Solubility Product (Ksp)

The solubility product constant (Ksp) is a measure of the extent to which a solid salt dissolves in water to produce its constituent ions. It is the equilibrium constant for the dissociation reaction of the salt in water.

Ni(OH)2 (s) ⇌ Ni2+ (aq) + 2OH- (aq)

The expression for the solubility product constant (Ksp) is given by:

Ksp = [Ni2+][OH-]^2

Given that the Ksp of Ni(OH)2 is 2 x 10^-15, we can use this information to determine the molar solubility of Ni(OH)2 in 0.01M NaOH.

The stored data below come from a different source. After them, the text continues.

$ cat config.mk
export PLATFORM = sky130hd
export DESIGN_NAME = ysyx_22050550_ifu
export DESIGN_NICKNAME = d
export VERILOG_FILES = /design/src/rtl/ysyx_22050550_ifu_pkg.sv /design/src/rtl/ysyx_22050550_ifu_reg.sv /design/src/rtl/ysyx_22050550_ifu.sv
export SDC_FILE = /design/constraint.sdc
export NUM_CORES = 1
export LEC_CHECK = 0
export ABC_AREA = 1
export BUFFER_PORTS_ARGS = -buffer_cell sky130_fd_sc_hd__buf_2
export CAP_MARGIN = 30
export CORE_MARGIN = 5
export CORE_UTILIZATION = 39
export DETAILED_ROUTE_END_ITERATION = 8
export PLACE_DENSITY = 0.78
export SYNTH_ARGS = -nofsm -noshare
export SYNTH_HDL_FRONTEND = slang
export SYNTH_SLANG_ARGS = --single-unit
$ cat constraint.sdc
create_clock -name clock -period 1.3 [get_ports clock]
set_input_delay 0.13 -clock clock [delete_from_list [all_inputs] [get_ports clock]]
set_output_delay 0.13 -clock clock [all_outputs]
set_load 0.01 [all_outputs]
$ cat src/rtl/ysyx_22050550_ifu_pkg.sv
// Shared definitions for the instruction-fetch unit.
//   - ifu_state_e : 2-bit fetch FSM encoding
//   - RespOkay    : AXI read response code for a successful read
//   - RegBus / InstBus : default address/PC and instruction widths
package ysyx_22050550_ifu_pkg;

  typedef enum logic [1:0] {
    StIdle = 2'b00,
    StReq  = 2'b01,
    StWait = 2'b10,
    StOut  = 2'b11
  } ifu_state_e;

  localparam logic [1:0] RespOkay = 2'b00;

  localparam int unsigned RegBus  = 64;
  localparam int unsigned InstBus = 32;

endpackage

$ cat src/rtl/ysyx_22050550_ifu_reg.sv
// Generic register with write enable and synchronous active-high reset.
//   clock, reset : clock and synchronous reset (loads RESET_VAL)
//   wen          : load din on the next edge
//   din / dout   : data in / registered data out
module ysyx_22050550_ifu_reg #(
  parameter int unsigned      WIDTH     = 1,
  parameter logic [WIDTH-1:0] RESET_VAL = '0
) (
  input  logic             clock,
  input  logic             reset,
  input  logic             wen,
  input  logic [WIDTH-1:0] din,
  output logic [WIDTH-1:0] dout
);

  always_ff @(posedge clock) begin
    if (reset) begin
      dout <= RESET_VAL;
    end else if (wen) begin
      dout <= din;
    end
  end

endmodule
[config.mk]
export PLATFORM = sky130hd
export DESIGN_NAME = seqmul_mac
export DESIGN_NICKNAME = d
export VERILOG_FILES = /design/src/rtl/seqmul_mac.sv
export SDC_FILE = /design/constraint.sdc
export NUM_CORES = 1
export LEC_CHECK = 0
export ABC_AREA = 1
export ABC_CLOCK_PERIOD_IN_PS = 2400
export CAP_MARGIN = 20
export CORE_MARGIN = 5
export CORE_UTILIZATION = 58
export CTS_BUF_LIST = sky130_fd_sc_hd__clkbuf_16
export DETAILED_ROUTE_END_ITERATION = 10
export PLACE_DENSITY = 0.83
export SLEW_MARGIN = 20
export SYNTH_ARGS = -nofsm -noshare
export SYNTH_HDL_FRONTEND = slang
export SYNTH_SLANG_ARGS = --single-unit
[constraint.sdc]
create_clock -name clk -period 2.4 [get_ports clk]
set_input_delay 0.36 -clock clk [delete_from_list [all_inputs] [get_ports clk]]
set_output_delay 0.36 -clock clk [all_outputs]
set_load 0.1 [all_outputs]
[src/rtl/seqmul_mac.sv]
// rtl/seqmul_mac.sv - sequential shift-add multiplier with signed mode, accumulate and early termination
module seqmul_mac #(
    parameter int WIDTH      = 4,
    parameter bit EARLY_TERM = 1'b1
) (
    input  logic               clk,
    input  logic               rst_n,
    input  logic               start,
    input  logic [WIDTH-1:0]   A,
    input  logic [WIDTH-1:0]   B,
    input  logic               sgn,
    input  logic               acc,
    output logic [2*WIDTH-1:0] res,
    output logic               done,
    output logic               busy
);

    localparam int RW = 2 * WIDTH;
    localparam int CW = (WIDTH > 1) ? $clog2(WIDTH) : 1;
    localparam logic [CW-1:0] CNT_LAST = CW'(WIDTH - 1);

    typedef enum logic [1:0] {
        S_IDLE,
        S_RUN,
        S_FINISH
    } state_t;

    state_t          state_q, state_d;
    logic [RW-1:0]   mcand_q, mcand_d;
    logic [WIDTH-1:0] mplier_q, mplier_d;
    logic [RW-1:0]   prod_q, prod_d;
    logic [CW-1:0]   cnt_q, cnt_d;
    logic            neg_q, neg_d;
    logic            acc_l_q, acc_l_d;
    logic [RW-1:0]   res_q, res_d;
    logic            done_q, done_d;

    // Operands are multiplied as magnitudes; the sign is reapplied at the end.
    logic [WIDTH-1:0] mag_a, mag_b;
    assign mag_a = (sgn && A[WIDTH-1]) ? (~A + WIDTH'(1)) : A;
    assign mag_b = (sgn && B[WIDTH-1]) ? (~B + WIDTH'(1)) : B;

    // State and datapath registers; reset aborts any operation in flight.
    always_ff @(posedge clk or negedge rst_n) begin
        if (!rst_n) begin
            state_q  <= S_IDLE;
            mcand_q  <= '0;
            mplier_q <= '0;
            prod_q   <= '0;
            cnt_q    <= '0;
            neg_q    <= 1'b0;
            acc_l_q  <= 1'b0;
            res_q    <= '0;
            done_q   <= 1'b0;
        end else begin
            state_q  <= state_d;
            mcand_q  <= mcand_d;
            mplier_q <= mplier_d;
            prod_q   <= prod_d;
            cnt_q    <= cnt_d;
            neg_q    <= neg_d;
            acc_l_q  <= acc_l_d;
            res_q    <= res_d;
            done_q   <= done_d;
        end
    end

    logic [WIDTH-1:0] mplier_shift;
    logic [RW-1:0]    prod_signed;

    // Next-state logic: latch operands in IDLE, one multiplier bit per RUN cycle, write result in FINISH.
    always_comb begin
        state_d      = state_q;
        mcand_d      = mcand_q;
        mplier_d     = mplier_q;
        prod_d       = prod_q;
        cnt_d        = cnt_q;
        neg_d        = neg_q;
        acc_l_d      = acc_l_q;
        res_d        = res_q;
        done_d       = 1'b0;
        mplier_shift = mplier_q >> 1;
        prod_signed  = neg_q ? (~prod_q + RW'(1)) : prod_q;

        case (state_q)
            S_IDLE: begin
                if (start) begin
                    mcand_d  = RW'(mag_a);
                    mplier_d = mag_b;
                    prod_d   = '0;
                    cnt_d    = '0;
                    neg_d    = sgn & (A[WIDTH-1] ^ B[WIDTH-1]);
                    acc_l_d  = acc;
                    state_d  = S_RUN;
                end
            end
            S_RUN: begin
                if (mplier_q[0]) begin
                    prod_d = prod_q + mcand_q;
                end
                mcand_d  = mcand_q << 1;
                mplier_d = mplier_shift;
                cnt_d    = cnt_q + CW'(1);
                // Early exit once no set multiplier bits remain; the first RUN cycle always runs.
                if ((cnt_q == CNT_LAST) || (EARLY_TERM && (mplier_shift == '0))) begin
                    state_d = S_FINISH;
                end
            end
            S_FINISH: begin
                res_d   = prod_signed + (acc_l_q ? res_q : '0);
                done_d  = 1'b1;
                state_d = S_IDLE;
            end
            default: begin
                state_d = S_IDLE;
            end
        endcase
    end

    assign res  = res_q;
    assign done = done_q;
    assign busy = (state_q != S_IDLE);

endmodule

==> impl_metrics.py <==
metrics = {
    "clock_network": {
        "clockRootBuffer": "clkbuf_16",
        "clk_pin_slew_ns": 0.05,
        "cts.sink_count": 35,
        "hold_buffer_count_at_cts": 0,
        "cts.path.max_buffers": 2,
        "h-tree-depth": 2,
        "clk_latency_ns": 0.28,
        "cts_inserted_buffers": 5,
        "cts_tree": "built",
    },
    "min_path": {
        "min-delay-path-class": "in2async",
    },
    "placement": {
        "dpl.cell_count": 382,
        "placement.io_buffers": 22,
        "detailedPlacementHpwl_um": 3890,
        "place.gp.congestion": 0.945,
        "dpl-instance-area_um2": 2700,
    },
    "timing": {
        "final.setup.tns_ns": 0,
        "period_minus_ws_final_ns": 2.13,
        "worst_pin_slew_ns": 0.448,
        "timing_max_transition_violations_final": 0,
        "setup_viol": 0,
        "clock-skew-final_ns": 0.00352,
        "achievable-frequency_mhz": 469,
        "hold_violations": 0,
        "layout_worst_path_cycle_share_pct": 88.9,
        "rsz0062_at_grt": "false",
        "fin_worst_hold_slack_ns": 0.492,
        "timing.max_slew.rel_slack_pct": 70.2,
    },
    "yosys": {
        "synth_cells": 310,
        "ys_seq_elements": 35,
        "yosysUniqueCellTypes": 35,
        "cell_area_after_synthesis_um2": 2440,
        "ys_seq_area_share_pct": 35.8,
        "synthArstFlopShare_pct": 100,
        "number_of_enable_type_register_cells_in_the_synthesized_netlist": 0,
        "synth.avg_cell_area_um2": 7.88,
        "postSynth.topFlopCell": "dfrtp_1",
        "yosysWarnings": 0,
        "syn-num-nets": 343,
    },
    "global_route": {
        "groute.usage.overall_pct": 21.0,
        "first_global_vias": 2068,
        "met3_usage_grt_pct": 5.61,
        "globalRouteMet2Util_pct": 35.6,
        "met1_usage_pct": 25.4,
        "grt.overflow.total": 0,
        "grt.busiest_layer": "met2",
        "grt_antenna_before_repair": 0,
        "grt_first_pass_wirelength_um": 9010,
        "grt_max_degree": 36,
    },
    "finish": {
        "fraction_of_layout_cells_with_a_size_suffix_above_1_pct": 11.5,
        "area.growth.synth_to_final_pct": 17.5,
        "layout.cells.most_common": "nand2_1",
        "postLayoutCellArea_um2": 2870,
        "multi_input_comb_area_um2": 1360,
        "filler_cell_count": 319,
        "layoutNonFillerInstCount": 390,
        "layout.area.seq_um2": 876,
        "nets": 372,
        "antenna_diode_count": 0,
        "layout_common_cells": "nand2_1, inv_1, dfrtp_1, nand3_1, ha_1",
    },
    "floorplanning": {
        "dieArea_um2": 5610,
        "core_area_um2": 4030,
        "die_height_um": 74.9,
        "floorplan.die.width_um": 74.9,
        "top_level_pins": 23,
        "num_rows": 23,
        "starting_utilization_of_the_core_area_pct": 60.7,
    },
    "critical_path": {
        "timing.rr.end": "res[7]",
        "setup.worst_path.end_class": "flop",
        "crit_required_ns": 2.57,
        "cp_max_fo": 4,
        "rr_worst_depth": 14,
        "rr_startpoint": "prod_q[0]",
        "crit_start": "prod_q[0]",
        "cp_data_arrival_time_ns": 2.31,
        "timing.critical_path.to": "res[7]",
        "startpoint_type": "flop",
        "setup.worst_path.class": "reg2reg",
        "ff2ff_setup_slack_ns": 0.27,
    },
    "route": {
        "detailedRoute.firstIterationViolations": 151,
        "dr_drc_count": 0,
        "routed_via_density": 5.44,
        "via_count": 2122,
        "post_drt_wl_per_cell_um": 12.8,
        "drt_first_pass_iters": 4,
        "route.final.wire_length_um": 5000,
        "ant_nets": 0,
    },
    "pwr": {
        "seqPwrFrac_pct": 25.1,
        "power-per-cell-area_nw_per_um2": 1510,
        "netSwitchingFraction_pct": 51.5,
        "vdd_drop_max_mv": 0.648,
        "switch_pwr_w": 0.00223,
        "power.share.clock_pct": 16.7,
        "power_leakage_nw": 1.55,
        "cell_internal_pwr_w": 0.00210,
        "finalPower_w": 0.00434,
        "p_comb_share_pct": 58.2,
    },
    "job": {
        "max_cap_viol_count": 0,
    },
    "outcome": {
        "status": "finished clean",
    },
}
per-layer routing:
| layer | share of wire, % | wire, µm |
|---|---|---|
| met3 | 5.1 | 256 |
| met4 | 1.9 | 95 |
| met1 | 44 | 2200 |
| met5 | 0 | 0 |
| met2 | 49 | 2450 |
what timing repair did:
action	CTS	global route
gates resized for setup	0	1
buffers inserted	0	0
endpoints found under the setup margin	0	1
sequential cells by signal, indices dropped and copies added, names as in the netlist:
name      flops
cnt_q         2
prod_q        8
mcand_q       8
res           8
mplier_q      4
done          1
acc_l_q       1
state_q       2
neg_q         1
kinds of logic after synthesis:
logic type | Yosys count | synth area share (%)
AO/OA/AOI/OAI | 50 | 13.9
AND/OR/NAND/NOR | 146 | 28.0
buffers and inverters | 51 | 8.50
XOR/XNOR | 8 | 2.87
flip-flops | 35 | 35.8
adder cells (fa/ha/maj) | 20 | 10.9
how the worst min path moves through the flow:
| stage | startpoint | to | slack, ns | cells past startpoint |
|---|---|---|---|---|
| 3_5_place_dp | cnt_q[0] | cnt_q[0] | 0.49 | 1 |
| 3_3_place_gp | cnt_q[0] | cnt_q[0] | 0.47 | 1 |
| 5_1_grt | cnt_q[0] | cnt_q[0] | 0.52 | 1 |
| 2_1_floorplan | rst_n | acc_l_q | 0.06 | 0 |
| 4_1_cts | cnt_q[0] | cnt_q[0] | 0.50 | 1 |
| 6_report | rst_n | res[4] | 0.49 | 2 |
cells in the mapped netlist, drive strengths merged, types with 3 or more instances:
| master | n | area [µm²] |
|---|---|---|
| dfrtp | 35 | 876 |
| inv | 50 | 203 |
| nand4 | 6 | 37.5 |
| nor2 | 17 | 136 |
| o211ai | 3 | 36.3 |
| ha | 18 | 225 |
| a21oi | 12 | 60.1 |
| nand2 | 97 | 364 |
| nand3 | 22 | 123 |
| xnor2 | 3 | 26.3 |
| o21ai | 20 | 104 |
| o22ai | 4 | 50.1 |
| xor2 | 5 | 43.8 |
| a31oi | 3 | 18.8 |
area by class of cell:
class	instances	area share, %
Multi-Input combinational cell	224	47.5
Sequential cell	35	30.5
Timing Repair Buffer	23	7.06
Inverter	50	7.06
Clock buffer	5	4.36
Tap cell	50	2.18
Clock inverter	3	1.35
per-stage QoR:
step,setup slack (ns),util [%]
floorplan,0.356,-
global placement,0.348,67.1
detailed placement,0.265,67.1
CTS,0.246,71.2
global route,0.0110,71.2
finish,0.266,71.2
worst max-delay path: stages, from the launching register on:
cell     delay (ns)
dfrtp_1        0.40
inv_1          0.11
ha_1           0.21
nand3_1        0.09
o21ai_0        0.20
xnor2_1        0.10
ha_1           0.34
nand2_1        0.10
inv_1          0.04
a21oi_1        0.13
nand2_1        0.09
inv_1          0.06
nand2_1        0.05
nand3_1        0.06
nand2_1        0.05
power by group through the flow:
| stage | Sequential [W] | Clock, W | Combinational [W] |
|---|---|---|---|
| after floorplan | 0.00151 | 0 | 0.00158 |
| after global placement | 0.00109 | 0 | 0.00247 |
| after detailed placement | 0.00109 | 0 | 0.00253 |
| after CTS | 0.00109 | 0.000730 | 0.00254 |
| after global routing | 0.00112 | 0.000757 | 0.00280 |
| final | 0.00109 | 0.000724 | 0.00252 |
Note: power is estimated with default switching activity, not from simulation.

Using the Ksp to Determine Molar Solubility

To find the molar solubility of Ni(OH)2 in 0.01M NaOH, we need to compare the concentrations of Ni2+ and OH- ions in the solution with the Ksp value.

Since NaOH is a strong base, it completely dissociates in water to produce Na+ and OH- ions:

NaOH (aq) ⇌ Na+ (aq) + OH- (aq)

Therefore, the concentration of OH- ions in the solution is 0.01M.

Calculating Molar Solubility

Let's assume the molar solubility of Ni(OH)2 is x.

From the dissociation reaction of Ni(OH)2, we know that one mole of Ni(OH)2 produces one mole of Ni2+ and two moles of OH-.

Therefore, the concentration of Ni2+ ions in the solution is also x.

Using the expression for Ksp, we can write:

Ksp = [Ni2+][OH-]^2

Substituting the known values:

2 x 10^-15 = x * (0.01)^2

Simplifying the equation:

2 x 10^-15 = x * 0.0001

x = (2 x 10^-15) / 0.0001

x = 2 x 10^-11 M

Therefore, the molar solubility of Ni(OH)2 in 0.01M NaOH is 2 x 10^-11 M.